THE PROBLEM |
Compute how many lines in the listing below hold the string "default", then state only the result.

........

File: src/logic/iib_top.sv
// Strobed register access and the register addresses were chosen for this implementation.
`timescale 1ns/1ps
`include "iib_cfg.svh"

module iib_top (
	// clock and reset
	input  wire logic               sys_clk,
	input  wire logic               rst,
	// register port
	input  wire logic [11:0]        addr,
	input  wire logic [15:0]        wdata,
	input  wire logic               wr,
	input  wire logic               rd,
	output logic      [15:0]        rdata,
	// sample stream in, one strobe per 304 kHz sample
	input  wire logic               sample_en,
	input  wire logic signed [15:0] first_decimation_filter_out,
	input  wire logic        [7:0]  level_in,
	// muted stream out
	output logic signed [15:0]      mpx_out,
	output logic                    mpx_out_valid,
	output logic                    mute,
	output logic                    flag_output_pin_two
);

	function automatic logic [16:0] iib_mag(input logic signed [16:0] v);
		iib_mag = v[16] ? 17'(-v) : 17'(v);
	endfunction

	logic [15:0] ctrl_reg;
	logic [15:0] dyn_reg;
	logic [15:0] mpx_cfg;
	logic [15:0] lvl_cfg;

	// register writes
	always_ff @(posedge sys_clk) begin
		if (rst) begin
			ctrl_reg <= `IIB_CTRL_RESET;
			dyn_reg  <= `IIB_DYN_RESET;
			mpx_cfg  <= `IIB_MPX_RESET;
			lvl_cfg  <= `IIB_LVL_RESET;
		end else if (wr) begin
			case (addr)
				`IIB_ADDR_CTRL: ctrl_reg <= wdata & `IIB_CTRL_MASK;
				`IIB_ADDR_DYN:  dyn_reg  <= wdata;
				`IIB_ADDR_MPX:  mpx_cfg  <= wdata & `IIB_MPX_MASK;
				`IIB_ADDR_LVL:  lvl_cfg  <= wdata & `IIB_LVL_MASK;
				default: ;
			endcase
		end
	end

	logic       mpx_en;
	logic       lvl_en;
	logic       observe;
	logic       am_mode;
	logic [2:0] mpx_thr;
	logic [2:0] mpx_ff;
	logic [2:0] mpx_stretch;
	logic [1:0] mpx_dly_sel;
	logic       agc_shift;
	logic [3:0] lvl_thr;
	logic [1:0] lvl_ff;
	logic [1:0] lvl_stretch;
	logic       dyn_en;
	logic [7:0] dyn_thr1;
	logic [7:0] dyn_thr2;

	assign mpx_en      = ctrl_reg[`IIB_CTRL_MPX_EN];
	assign lvl_en      = ctrl_reg[`IIB_CTRL_LVL_EN];
	assign observe     = ctrl_reg[`IIB_CTRL_OBSERVE];
	assign am_mode     = ctrl_reg[`IIB_CTRL_AM_MODE];
	assign mpx_thr     = mpx_cfg[`IIB_MPX_THR_LSB +: 3];
	assign mpx_ff      = mpx_cfg[`IIB_MPX_FF_LSB +: 3];
	assign mpx_stretch = mpx_cfg[`IIB_MPX_STR_LSB +: 3];
	assign mpx_dly_sel = mpx_cfg[`IIB_MPX_DLY_LSB +: 2];
	assign agc_shift   = mpx_cfg[`IIB_MPX_AGC];
	assign lvl_thr     = lvl_cfg[`IIB_LVL_THR_LSB +: 4];
	assign lvl_ff      = lvl_cfg[`IIB_LVL_FF_LSB +: 2];
	assign lvl_stretch = lvl_cfg[`IIB_LVL_STR_LSB +: 2];
	assign dyn_en      = lvl_cfg[`IIB_LVL_DYN_EN];
	assign dyn_thr1    = dyn_reg[`IIB_DYN_THR1_LSB +: 8];
	assign dyn_thr2    = dyn_reg[`IIB_DYN_THR2_LSB +: 8];

	// multiplex detector: first difference as the high-pass branch
	logic signed [15:0] mpx_prev;
	logic        [16:0] hp_mag;
	logic        [16:0] abs_x;
	logic        [3:0]  thr_p1;
	logic        [16:0] thr_base;
	logic        [16:0] ff_term;
	logic        [17:0] mpx_limit;
	logic               mpx_trig_now;

	always_ff @(posedge sys_clk) begin
		if (rst)
			mpx_prev <= 16'sh0000;
		else if (sample_en)
			mpx_prev <= first_decimation_filter_out;
	end

	assign hp_mag = iib_mag(17'({first_decimation_filter_out[15],
		first_decimation_filter_out} - {mpx_prev[15], mpx_prev}));
	assign abs_x  = iib_mag({first_decimation_filter_out[15],
		first_decimation_filter_out});
	assign thr_p1 = {1'b0, mpx_thr} + 4'h1;
	// the higher set point doubles every threshold step
	assign thr_base = agc_shift ? {4'h0, thr_p1, 9'h000}
		: {5'h00, thr_p1, 8'h00};
	assign ff_term = (mpx_ff == 3'h0) ? 17'h00000
		: abs_x >> (4'h8 - {1'b0, mpx_ff});
	assign mpx_limit = {1'b0, thr_base} + {1'b0, ff_term};
	assign mpx_trig_now = ({1'b0, hp_mag} > mpx_limit);

	// multiplex stretch
	logic [2:0] mpx_str_cnt;
	logic       mpx_pulse_now;

	always_ff @(posedge sys_clk) begin
		if (rst)
			mpx_str_cnt <= 3'h0;
		else if (sample_en) begin
			if (mpx_trig_now)
				mpx_str_cnt <= mpx_stretch;
			else if (mpx_str_cnt != 3'h0)
				mpx_str_cnt <= mpx_str_cnt - 3'h1;
		end
	end

	assign mpx_pulse_now = mpx_trig_now | (mpx_str_cnt != 3'h0);

	// multiplex delay line, taps give two to five samples
	logic signed [15:0] mpx_dly [0:4];
	logic signed [15:0] mpx_tap;

	always_ff @(posedge sys_clk) begin
		if (rst)
			mpx_dly[0] <= 16'sh0000;
		else if (sample_en)
			mpx_dly[0] <= first_decimation_filter_out;
	end

	genvar gi;
	generate
		for (gi = 1; gi < 5; gi++) begin : g_dly
			always_ff @(posedge sys_clk) begin
				if (rst)
					mpx_dly[gi] <= 16'sh0000;
				else if (sample_en)
					mpx_dly[gi] <= mpx_dly[gi-1];
			end
		end
	endgenerate

	assign mpx_tap = mpx_dly[3'({1'b0, mpx_dly_sel} + 3'h1)];

	// level detector on rising steps of the level converter output
	logic [7:0] lvl_prev;
	logic [7:0] lvl_rise;
	logic       lvl_trig_now;

	always_ff @(posedge sys_clk) begin
		if (rst)
			lvl_prev <= 8'h00;
		else if (sample_en)
			lvl_prev <= level_in;
	end

	assign lvl_rise = (level_in > lvl_prev) ? 8'(level_in - lvl_prev)
		: 8'h00;
	// AM mode leaves the level pin unused
	assign lvl_trig_now = (lvl_thr != 4'h0) & ~am_mode
		& (lvl_rise > {2'b00, lvl_thr, 2'b00});

	// level alignment; the default tap follows the multiplex delay so the
	// level pulse reaches the switch together with the disturbance
	logic [6:0] lvl_tr;
	logic [2:0] dly_base;
	logic [2:0] lvl_tap;
	logic       lvl_aligned;

	always_ff @(posedge sys_clk) begin
		if (rst)
			lvl_tr <= 7'h00;
		else if (sample_en)
			lvl_tr <= {lvl_tr[5:0], lvl_trig_now};
	end

	assign dly_base = {1'b0, mpx_dly_sel};

	always_comb begin
		case (iib_pkg::iib_lvl_ff_t'(lvl_ff))
			iib_pkg::IIB_FF_ADVANCE: lvl_tap = dly_base;
			iib_pkg::IIB_FF_DELAY1:  lvl_tap = dly_base + 3'h2;
			iib_pkg::IIB_FF_DELAY2:  lvl_tap = dly_base + 3'h3;
			default:                 lvl_tap = dly_base + 3'h1;
		endcase
	end

	assign lvl_aligned = lvl_tr[lvl_tap];

	logic [1:0] lvl_str_cnt;
	logic       lvl_pulse_now;

	always_ff @(posedge sys_clk) begin
		if (rst)
			lvl_str_cnt <= 2'h0;
		else if (sample_en) begin
			if (lvl_aligned)
				lvl_str_cnt <= lvl_stretch;
			else if (lvl_str_cnt != 2'h0)
				lvl_str_cnt <= lvl_str_cnt - 2'h1;
		end
	end

	assign lvl_pulse_now = lvl_aligned | (lvl_str_cnt != 2'h0);

	// dynamic stage: one-pole low-pass, coefficient 1/4 gives ~15 kHz
	logic signed [15:0] mono;
	logic signed [16:0] mono_diff;
	logic        [16:0] mono_mag;
	logic        [7:0]  mono_lvl;
	logic               over1;
	logic               over2;
	logic        [7:0]  dyn_cnt;
	iib_pkg::iib_dyn_state_t dyn_state;
	logic               dyn_active;

	assign mono_diff = 17'({first_decimation_filter_out[15],
		first_decimation_filter_out} - {mono[15], mono});

	always_ff @(posedge sys_clk) begin
		if (rst)
			mono <= 16'sh0000;
		else if (sample_en)
			mono <= 16'(mono + (mono_diff >>> 2));
	end

	assign mono_mag = iib_mag({mono[15], mono});
	assign mono_lvl = mono_mag[16] ? 8'hff : mono_mag[15:8];
	assign over1    = mono_lvl > dyn_thr1;
	assign over2    = {1'b0, mono_lvl} > ({1'b0, dyn_thr1} + {1'b0, dyn_thr2});

	always_ff @(posedge sys_clk) begin
		if (rst) begin
			dyn_state <= iib_pkg::IIB_DYN_IDLE;
			dyn_cnt   <= 8'h00;
		end else if (sample_en) begin
			case (dyn_state)
				iib_pkg::IIB_DYN_IDLE: begin
					dyn_cnt <= 8'h00;
					if (dyn_en && over1)
						dyn_state <= iib_pkg::IIB_DYN_WATCH;
				end
				iib_pkg::IIB_DYN_WATCH: begin
					if (!dyn_en || !over1)
						dyn_state <= iib_pkg::IIB_DYN_IDLE;
					else if (dyn_cnt >= `IIB_DYN_HOLD - 8'h01) begin
						if (over2)
							dyn_state <= iib_pkg::IIB_DYN_SUPPRESS;
					end else
						dyn_cnt <= dyn_cnt + 8'h01;
				end
				iib_pkg::IIB_DYN_SUPPRESS: begin
					if (!dyn_en || !over2)
						dyn_state <= iib_pkg::IIB_DYN_IDLE;
				end
				default: dyn_state <= iib_pkg::IIB_DYN_IDLE;
			endcase
		end
	end

	assign dyn_active = (dyn_state == iib_pkg::IIB_DYN_SUPPRESS);

	// mute switch; either detector alone is enough
	logic next_mute;

	assign next_mute = ~dyn_active & ~am_mode
		& ((mpx_en & mpx_pulse_now) | (lvl_en & lvl_pulse_now));

	always_ff @(posedge sys_clk) begin
		if (rst) begin
			mute          <= 1'b0;
			mpx_out       <= 16'sh0000;
			mpx_out_valid <= 1'b0;
		end else begin
			mpx_out_valid <= sample_en;
			if (sample_en) begin
				mute    <= next_mute;
				mpx_out <= next_mute ? 16'sh0000 : mpx_tap;
			end
		end
	end

	// raw trigger is shown unstretched so settings can be judged directly
	always_ff @(posedge sys_clk) begin
		if (rst)
			flag_output_pin_two <= 1'b0;
		else
			flag_output_pin_two <= observe
				& ((mpx_en & mpx_trig_now) | (lvl_en & lvl_trig_now));
	end

	// register reads, unmapped addresses read zero
	always_ff @(posedge sys_clk) begin
		if (rst)
			rdata <= 16'h0000;
		else if (rd) begin
			case (addr)
				`IIB_ADDR_CTRL: rdata <= ctrl_reg;
				`IIB_ADDR_DYN:  rdata <= dyn_reg;
				`IIB_ADDR_MPX:  rdata <= mpx_cfg;
				`IIB_ADDR_LVL:  rdata <= lvl_cfg;
				`IIB_ADDR_STAT: rdata <= {12'h000, mute, dyn_active,
					lvl_pulse_now, mpx_pulse_now};
				default:        rdata <= 16'h0000;
			endcase
		end
	end
endmodule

........

RESULT |
5